[INFORMATION PROVIDED]

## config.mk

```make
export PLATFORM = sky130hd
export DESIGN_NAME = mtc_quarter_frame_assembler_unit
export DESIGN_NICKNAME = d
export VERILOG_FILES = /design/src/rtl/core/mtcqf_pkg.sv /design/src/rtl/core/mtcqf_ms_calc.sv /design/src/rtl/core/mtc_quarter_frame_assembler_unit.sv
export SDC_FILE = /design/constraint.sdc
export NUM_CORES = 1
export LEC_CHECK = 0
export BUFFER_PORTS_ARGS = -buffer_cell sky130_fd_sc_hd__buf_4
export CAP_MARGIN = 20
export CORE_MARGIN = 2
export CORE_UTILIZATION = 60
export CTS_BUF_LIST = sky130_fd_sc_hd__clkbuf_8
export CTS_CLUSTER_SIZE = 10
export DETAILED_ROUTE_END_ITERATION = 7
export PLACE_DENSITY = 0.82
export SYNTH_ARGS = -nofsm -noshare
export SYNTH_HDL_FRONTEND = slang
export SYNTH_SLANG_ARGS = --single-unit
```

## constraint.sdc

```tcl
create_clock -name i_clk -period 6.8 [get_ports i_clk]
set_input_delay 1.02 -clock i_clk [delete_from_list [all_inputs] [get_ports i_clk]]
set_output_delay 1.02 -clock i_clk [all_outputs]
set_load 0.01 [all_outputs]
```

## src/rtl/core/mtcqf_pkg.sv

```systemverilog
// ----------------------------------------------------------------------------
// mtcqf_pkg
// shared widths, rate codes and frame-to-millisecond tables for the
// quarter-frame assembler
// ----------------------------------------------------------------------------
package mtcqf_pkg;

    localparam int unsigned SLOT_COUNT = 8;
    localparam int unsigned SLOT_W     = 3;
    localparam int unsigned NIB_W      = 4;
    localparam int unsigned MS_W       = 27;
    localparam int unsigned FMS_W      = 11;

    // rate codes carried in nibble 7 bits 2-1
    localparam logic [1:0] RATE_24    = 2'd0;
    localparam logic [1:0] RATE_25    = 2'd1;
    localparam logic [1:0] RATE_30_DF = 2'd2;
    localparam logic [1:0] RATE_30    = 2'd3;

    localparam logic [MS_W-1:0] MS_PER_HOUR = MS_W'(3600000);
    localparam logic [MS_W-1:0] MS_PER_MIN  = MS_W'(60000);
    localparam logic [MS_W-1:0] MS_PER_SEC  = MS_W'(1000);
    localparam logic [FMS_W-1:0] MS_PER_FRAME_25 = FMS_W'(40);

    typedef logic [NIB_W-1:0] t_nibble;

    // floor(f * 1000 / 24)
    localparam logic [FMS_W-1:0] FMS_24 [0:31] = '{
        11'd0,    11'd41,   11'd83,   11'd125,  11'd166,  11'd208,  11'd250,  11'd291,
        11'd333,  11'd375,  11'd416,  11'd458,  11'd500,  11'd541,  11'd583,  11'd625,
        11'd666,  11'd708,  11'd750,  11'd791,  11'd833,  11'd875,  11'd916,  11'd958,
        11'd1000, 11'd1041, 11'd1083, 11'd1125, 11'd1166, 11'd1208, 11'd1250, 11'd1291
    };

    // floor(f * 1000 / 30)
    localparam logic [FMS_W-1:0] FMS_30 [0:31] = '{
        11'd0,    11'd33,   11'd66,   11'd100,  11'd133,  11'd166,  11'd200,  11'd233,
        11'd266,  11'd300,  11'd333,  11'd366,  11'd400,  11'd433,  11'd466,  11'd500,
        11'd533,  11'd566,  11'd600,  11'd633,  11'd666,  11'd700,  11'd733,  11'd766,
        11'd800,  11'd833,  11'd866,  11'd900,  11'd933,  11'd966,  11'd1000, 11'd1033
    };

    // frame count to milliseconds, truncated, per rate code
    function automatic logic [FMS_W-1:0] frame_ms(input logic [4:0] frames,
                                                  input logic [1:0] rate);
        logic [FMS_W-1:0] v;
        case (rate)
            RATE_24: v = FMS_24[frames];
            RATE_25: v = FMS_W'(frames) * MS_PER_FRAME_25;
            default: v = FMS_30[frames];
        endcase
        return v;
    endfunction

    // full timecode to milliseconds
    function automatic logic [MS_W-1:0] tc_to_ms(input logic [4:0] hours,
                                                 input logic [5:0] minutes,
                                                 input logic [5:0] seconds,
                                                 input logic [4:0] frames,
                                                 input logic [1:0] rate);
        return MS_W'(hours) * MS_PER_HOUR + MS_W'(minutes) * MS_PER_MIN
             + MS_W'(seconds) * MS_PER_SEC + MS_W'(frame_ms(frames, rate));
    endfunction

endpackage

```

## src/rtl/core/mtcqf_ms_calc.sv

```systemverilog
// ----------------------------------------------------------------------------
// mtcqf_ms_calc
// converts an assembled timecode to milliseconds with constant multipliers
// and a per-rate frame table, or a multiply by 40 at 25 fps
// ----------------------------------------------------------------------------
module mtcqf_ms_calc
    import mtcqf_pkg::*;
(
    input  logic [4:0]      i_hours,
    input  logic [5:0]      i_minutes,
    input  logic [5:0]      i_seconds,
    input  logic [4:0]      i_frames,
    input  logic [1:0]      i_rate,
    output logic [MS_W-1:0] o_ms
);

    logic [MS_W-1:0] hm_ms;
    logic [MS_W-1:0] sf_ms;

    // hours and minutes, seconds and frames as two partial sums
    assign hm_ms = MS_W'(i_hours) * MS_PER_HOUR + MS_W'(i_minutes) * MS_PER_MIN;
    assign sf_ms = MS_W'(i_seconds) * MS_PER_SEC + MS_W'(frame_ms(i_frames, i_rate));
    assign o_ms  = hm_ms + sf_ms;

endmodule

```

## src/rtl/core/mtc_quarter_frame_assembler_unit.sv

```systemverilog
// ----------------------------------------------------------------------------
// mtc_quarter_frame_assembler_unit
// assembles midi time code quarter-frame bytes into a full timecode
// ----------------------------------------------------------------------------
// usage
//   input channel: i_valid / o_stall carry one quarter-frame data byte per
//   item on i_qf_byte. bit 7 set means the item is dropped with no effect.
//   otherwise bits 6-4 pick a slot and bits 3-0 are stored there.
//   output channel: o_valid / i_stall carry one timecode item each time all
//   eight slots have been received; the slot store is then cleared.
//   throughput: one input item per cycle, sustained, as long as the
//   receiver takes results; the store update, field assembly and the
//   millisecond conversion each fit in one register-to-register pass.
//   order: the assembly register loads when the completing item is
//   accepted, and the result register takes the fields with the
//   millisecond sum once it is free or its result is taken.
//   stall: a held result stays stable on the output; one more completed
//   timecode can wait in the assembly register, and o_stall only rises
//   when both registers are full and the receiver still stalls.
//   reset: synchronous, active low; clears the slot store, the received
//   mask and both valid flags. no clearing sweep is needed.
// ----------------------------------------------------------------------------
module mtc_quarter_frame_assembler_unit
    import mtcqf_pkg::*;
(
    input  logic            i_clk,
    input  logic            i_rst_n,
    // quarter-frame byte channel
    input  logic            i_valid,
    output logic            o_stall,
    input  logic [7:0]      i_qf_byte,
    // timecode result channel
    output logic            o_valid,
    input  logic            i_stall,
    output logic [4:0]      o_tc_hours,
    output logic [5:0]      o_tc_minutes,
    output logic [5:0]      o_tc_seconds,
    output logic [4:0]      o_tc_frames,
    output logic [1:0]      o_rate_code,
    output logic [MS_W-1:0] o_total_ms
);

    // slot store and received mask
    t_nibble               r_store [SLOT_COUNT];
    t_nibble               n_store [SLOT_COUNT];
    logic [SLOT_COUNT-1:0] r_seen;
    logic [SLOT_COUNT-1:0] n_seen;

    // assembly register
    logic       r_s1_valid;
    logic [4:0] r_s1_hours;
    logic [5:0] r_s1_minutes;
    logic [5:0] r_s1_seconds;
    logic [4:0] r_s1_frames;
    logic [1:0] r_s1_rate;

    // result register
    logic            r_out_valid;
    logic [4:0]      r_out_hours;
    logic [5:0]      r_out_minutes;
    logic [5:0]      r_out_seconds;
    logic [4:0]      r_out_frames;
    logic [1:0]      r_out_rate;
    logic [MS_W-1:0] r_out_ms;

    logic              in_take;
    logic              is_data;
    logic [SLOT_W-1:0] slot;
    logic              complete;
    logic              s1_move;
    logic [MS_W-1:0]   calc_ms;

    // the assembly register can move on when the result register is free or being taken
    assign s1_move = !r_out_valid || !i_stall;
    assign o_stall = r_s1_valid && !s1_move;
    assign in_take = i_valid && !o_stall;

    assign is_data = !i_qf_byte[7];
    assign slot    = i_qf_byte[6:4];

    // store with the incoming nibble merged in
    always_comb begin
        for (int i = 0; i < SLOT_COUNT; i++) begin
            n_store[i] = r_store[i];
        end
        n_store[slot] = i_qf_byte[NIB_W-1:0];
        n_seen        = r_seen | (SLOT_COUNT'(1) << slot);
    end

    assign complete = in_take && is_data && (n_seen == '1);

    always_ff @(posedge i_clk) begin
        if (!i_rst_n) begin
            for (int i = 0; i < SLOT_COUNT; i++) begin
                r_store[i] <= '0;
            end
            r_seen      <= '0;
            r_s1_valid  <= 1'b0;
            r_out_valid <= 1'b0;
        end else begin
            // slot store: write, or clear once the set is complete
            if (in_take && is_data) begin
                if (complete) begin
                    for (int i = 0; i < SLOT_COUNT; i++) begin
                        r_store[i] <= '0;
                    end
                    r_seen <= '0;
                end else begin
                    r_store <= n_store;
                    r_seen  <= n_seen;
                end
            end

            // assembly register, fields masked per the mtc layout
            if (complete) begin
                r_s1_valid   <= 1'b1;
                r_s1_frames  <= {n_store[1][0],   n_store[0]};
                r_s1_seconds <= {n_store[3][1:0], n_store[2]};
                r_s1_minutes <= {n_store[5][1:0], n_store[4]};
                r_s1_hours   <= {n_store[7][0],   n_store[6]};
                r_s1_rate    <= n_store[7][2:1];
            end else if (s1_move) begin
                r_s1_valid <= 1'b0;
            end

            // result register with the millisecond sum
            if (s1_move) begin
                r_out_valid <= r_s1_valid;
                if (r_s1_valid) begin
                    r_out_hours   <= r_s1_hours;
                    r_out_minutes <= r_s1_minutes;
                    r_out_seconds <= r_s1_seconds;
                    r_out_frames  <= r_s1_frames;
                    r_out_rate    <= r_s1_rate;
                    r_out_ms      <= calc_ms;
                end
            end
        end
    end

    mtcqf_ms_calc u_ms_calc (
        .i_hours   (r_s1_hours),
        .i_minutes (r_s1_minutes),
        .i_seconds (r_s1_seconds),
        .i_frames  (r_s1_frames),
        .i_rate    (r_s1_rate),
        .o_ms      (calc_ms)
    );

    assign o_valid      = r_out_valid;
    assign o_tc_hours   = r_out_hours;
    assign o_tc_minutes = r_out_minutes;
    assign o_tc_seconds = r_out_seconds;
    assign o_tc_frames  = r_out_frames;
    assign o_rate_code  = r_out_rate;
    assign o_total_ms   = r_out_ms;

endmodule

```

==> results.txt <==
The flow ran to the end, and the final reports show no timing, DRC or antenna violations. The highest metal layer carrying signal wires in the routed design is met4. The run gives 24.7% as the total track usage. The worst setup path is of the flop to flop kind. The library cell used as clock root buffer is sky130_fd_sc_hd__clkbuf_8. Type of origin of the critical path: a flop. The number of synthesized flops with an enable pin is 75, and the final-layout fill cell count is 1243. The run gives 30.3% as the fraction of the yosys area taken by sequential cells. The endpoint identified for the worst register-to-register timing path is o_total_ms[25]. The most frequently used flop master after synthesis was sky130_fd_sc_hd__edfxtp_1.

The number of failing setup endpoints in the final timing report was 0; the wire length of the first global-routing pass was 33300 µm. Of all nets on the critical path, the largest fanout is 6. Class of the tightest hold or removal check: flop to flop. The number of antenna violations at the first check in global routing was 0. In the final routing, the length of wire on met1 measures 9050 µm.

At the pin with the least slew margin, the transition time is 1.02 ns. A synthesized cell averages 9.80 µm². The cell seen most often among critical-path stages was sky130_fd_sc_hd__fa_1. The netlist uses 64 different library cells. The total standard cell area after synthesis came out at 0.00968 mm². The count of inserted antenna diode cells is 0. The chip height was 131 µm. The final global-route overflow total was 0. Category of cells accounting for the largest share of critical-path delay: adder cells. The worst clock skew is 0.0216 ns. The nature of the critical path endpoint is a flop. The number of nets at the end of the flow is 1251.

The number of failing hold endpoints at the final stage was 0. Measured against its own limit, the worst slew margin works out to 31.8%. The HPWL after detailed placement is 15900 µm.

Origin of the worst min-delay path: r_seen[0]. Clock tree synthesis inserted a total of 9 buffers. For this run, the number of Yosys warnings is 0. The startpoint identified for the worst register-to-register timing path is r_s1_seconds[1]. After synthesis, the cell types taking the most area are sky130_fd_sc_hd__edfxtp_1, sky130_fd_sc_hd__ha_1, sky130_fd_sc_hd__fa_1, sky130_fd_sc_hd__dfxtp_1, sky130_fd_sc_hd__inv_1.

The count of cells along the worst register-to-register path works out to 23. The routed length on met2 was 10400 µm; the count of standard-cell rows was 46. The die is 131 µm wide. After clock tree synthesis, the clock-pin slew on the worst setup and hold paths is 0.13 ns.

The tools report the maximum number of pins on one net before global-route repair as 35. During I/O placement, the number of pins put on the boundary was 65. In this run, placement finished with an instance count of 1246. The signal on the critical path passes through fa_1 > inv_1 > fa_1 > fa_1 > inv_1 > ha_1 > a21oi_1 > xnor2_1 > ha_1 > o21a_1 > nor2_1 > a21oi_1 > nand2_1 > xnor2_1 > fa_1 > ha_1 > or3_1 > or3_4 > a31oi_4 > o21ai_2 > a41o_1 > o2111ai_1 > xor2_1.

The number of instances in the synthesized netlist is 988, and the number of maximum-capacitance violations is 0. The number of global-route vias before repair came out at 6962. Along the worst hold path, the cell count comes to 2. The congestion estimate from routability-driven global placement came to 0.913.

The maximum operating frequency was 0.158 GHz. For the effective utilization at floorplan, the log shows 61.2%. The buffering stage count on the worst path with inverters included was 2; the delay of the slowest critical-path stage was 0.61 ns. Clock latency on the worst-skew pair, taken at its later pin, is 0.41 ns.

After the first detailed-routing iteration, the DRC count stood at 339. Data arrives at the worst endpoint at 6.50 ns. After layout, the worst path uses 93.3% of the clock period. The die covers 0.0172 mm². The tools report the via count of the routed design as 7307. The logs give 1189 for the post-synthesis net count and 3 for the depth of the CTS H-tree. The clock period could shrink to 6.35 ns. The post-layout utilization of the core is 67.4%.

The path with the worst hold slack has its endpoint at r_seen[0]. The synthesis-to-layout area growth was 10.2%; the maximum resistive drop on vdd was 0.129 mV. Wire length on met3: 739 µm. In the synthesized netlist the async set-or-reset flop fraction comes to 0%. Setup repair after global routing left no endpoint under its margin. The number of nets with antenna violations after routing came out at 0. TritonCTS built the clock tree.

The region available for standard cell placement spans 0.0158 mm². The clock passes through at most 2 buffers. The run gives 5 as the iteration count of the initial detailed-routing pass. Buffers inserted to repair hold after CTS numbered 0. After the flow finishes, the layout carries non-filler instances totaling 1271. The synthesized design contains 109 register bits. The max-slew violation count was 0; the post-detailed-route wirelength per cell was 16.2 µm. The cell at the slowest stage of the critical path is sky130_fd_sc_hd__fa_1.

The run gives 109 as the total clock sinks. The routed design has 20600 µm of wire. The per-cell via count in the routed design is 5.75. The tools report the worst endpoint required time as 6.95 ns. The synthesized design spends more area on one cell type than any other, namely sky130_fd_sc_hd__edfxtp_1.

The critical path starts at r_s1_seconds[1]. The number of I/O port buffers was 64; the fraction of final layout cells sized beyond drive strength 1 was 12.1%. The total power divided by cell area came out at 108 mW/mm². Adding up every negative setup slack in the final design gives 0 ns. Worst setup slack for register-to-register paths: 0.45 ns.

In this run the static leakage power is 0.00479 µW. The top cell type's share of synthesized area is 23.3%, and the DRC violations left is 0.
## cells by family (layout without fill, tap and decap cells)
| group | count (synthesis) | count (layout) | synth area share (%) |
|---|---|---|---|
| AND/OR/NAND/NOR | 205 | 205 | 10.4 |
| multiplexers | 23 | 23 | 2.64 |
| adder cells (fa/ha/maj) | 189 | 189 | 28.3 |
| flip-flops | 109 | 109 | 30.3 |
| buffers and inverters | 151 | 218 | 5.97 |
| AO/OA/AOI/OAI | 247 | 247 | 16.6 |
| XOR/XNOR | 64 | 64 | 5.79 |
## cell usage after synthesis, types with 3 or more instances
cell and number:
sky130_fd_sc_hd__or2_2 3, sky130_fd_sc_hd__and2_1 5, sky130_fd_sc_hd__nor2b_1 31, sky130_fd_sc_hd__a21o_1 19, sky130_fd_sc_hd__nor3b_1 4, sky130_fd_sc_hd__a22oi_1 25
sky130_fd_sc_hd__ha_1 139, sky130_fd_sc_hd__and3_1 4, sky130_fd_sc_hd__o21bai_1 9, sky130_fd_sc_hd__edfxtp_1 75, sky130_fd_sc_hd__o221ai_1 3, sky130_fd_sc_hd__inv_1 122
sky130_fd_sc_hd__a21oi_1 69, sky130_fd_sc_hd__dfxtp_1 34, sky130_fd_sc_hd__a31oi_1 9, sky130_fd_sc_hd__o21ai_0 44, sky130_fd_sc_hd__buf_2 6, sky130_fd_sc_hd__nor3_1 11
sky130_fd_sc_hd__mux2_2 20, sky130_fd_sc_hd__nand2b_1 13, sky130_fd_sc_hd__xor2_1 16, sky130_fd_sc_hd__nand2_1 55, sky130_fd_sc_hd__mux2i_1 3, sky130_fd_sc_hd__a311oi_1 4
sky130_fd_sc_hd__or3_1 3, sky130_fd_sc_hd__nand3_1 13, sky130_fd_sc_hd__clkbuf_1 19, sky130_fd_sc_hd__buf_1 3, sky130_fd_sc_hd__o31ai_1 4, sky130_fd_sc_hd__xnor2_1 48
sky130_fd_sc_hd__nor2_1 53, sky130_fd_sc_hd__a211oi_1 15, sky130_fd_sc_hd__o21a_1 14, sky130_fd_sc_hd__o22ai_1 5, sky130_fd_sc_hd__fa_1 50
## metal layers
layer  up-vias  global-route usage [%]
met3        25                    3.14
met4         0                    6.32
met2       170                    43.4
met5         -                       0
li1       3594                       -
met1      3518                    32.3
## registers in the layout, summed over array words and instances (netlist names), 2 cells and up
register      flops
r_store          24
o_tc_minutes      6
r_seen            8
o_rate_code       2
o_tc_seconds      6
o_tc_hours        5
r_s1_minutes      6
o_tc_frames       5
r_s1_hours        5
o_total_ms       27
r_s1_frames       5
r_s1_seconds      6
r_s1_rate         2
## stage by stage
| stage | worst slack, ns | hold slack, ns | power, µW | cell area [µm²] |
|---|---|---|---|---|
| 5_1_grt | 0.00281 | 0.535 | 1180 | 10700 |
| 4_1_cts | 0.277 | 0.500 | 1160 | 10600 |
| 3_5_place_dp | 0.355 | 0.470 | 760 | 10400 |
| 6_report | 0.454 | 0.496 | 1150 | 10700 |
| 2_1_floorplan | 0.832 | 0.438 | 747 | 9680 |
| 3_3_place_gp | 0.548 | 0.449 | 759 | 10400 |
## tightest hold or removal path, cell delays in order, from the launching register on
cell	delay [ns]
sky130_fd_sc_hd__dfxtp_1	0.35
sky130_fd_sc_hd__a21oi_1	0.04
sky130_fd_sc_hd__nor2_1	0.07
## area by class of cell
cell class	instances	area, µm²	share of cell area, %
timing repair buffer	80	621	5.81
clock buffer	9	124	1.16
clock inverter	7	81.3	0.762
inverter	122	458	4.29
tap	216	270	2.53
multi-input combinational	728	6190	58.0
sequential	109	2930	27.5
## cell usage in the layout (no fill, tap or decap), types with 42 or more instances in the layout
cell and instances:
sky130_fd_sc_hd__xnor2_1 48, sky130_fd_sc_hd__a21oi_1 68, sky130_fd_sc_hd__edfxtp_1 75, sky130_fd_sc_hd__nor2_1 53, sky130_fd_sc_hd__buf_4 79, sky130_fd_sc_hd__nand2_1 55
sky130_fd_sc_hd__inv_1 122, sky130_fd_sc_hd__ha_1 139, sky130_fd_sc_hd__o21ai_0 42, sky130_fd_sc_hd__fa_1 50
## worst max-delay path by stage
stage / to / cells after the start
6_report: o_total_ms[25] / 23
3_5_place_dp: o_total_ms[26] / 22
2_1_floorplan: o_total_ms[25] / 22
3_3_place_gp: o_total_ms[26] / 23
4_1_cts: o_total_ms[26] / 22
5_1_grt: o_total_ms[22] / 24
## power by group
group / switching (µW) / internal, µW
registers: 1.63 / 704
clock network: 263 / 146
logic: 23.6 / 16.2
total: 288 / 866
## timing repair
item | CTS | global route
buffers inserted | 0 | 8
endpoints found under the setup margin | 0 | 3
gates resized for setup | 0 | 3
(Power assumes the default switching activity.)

[/INFORMATION PROVIDED]

- ACTION ITEM
Return all lines in the data that include the word "results".

- RESULT BELOW
//   receiver takes results; the store update, field assembly and the
==> results.txt <==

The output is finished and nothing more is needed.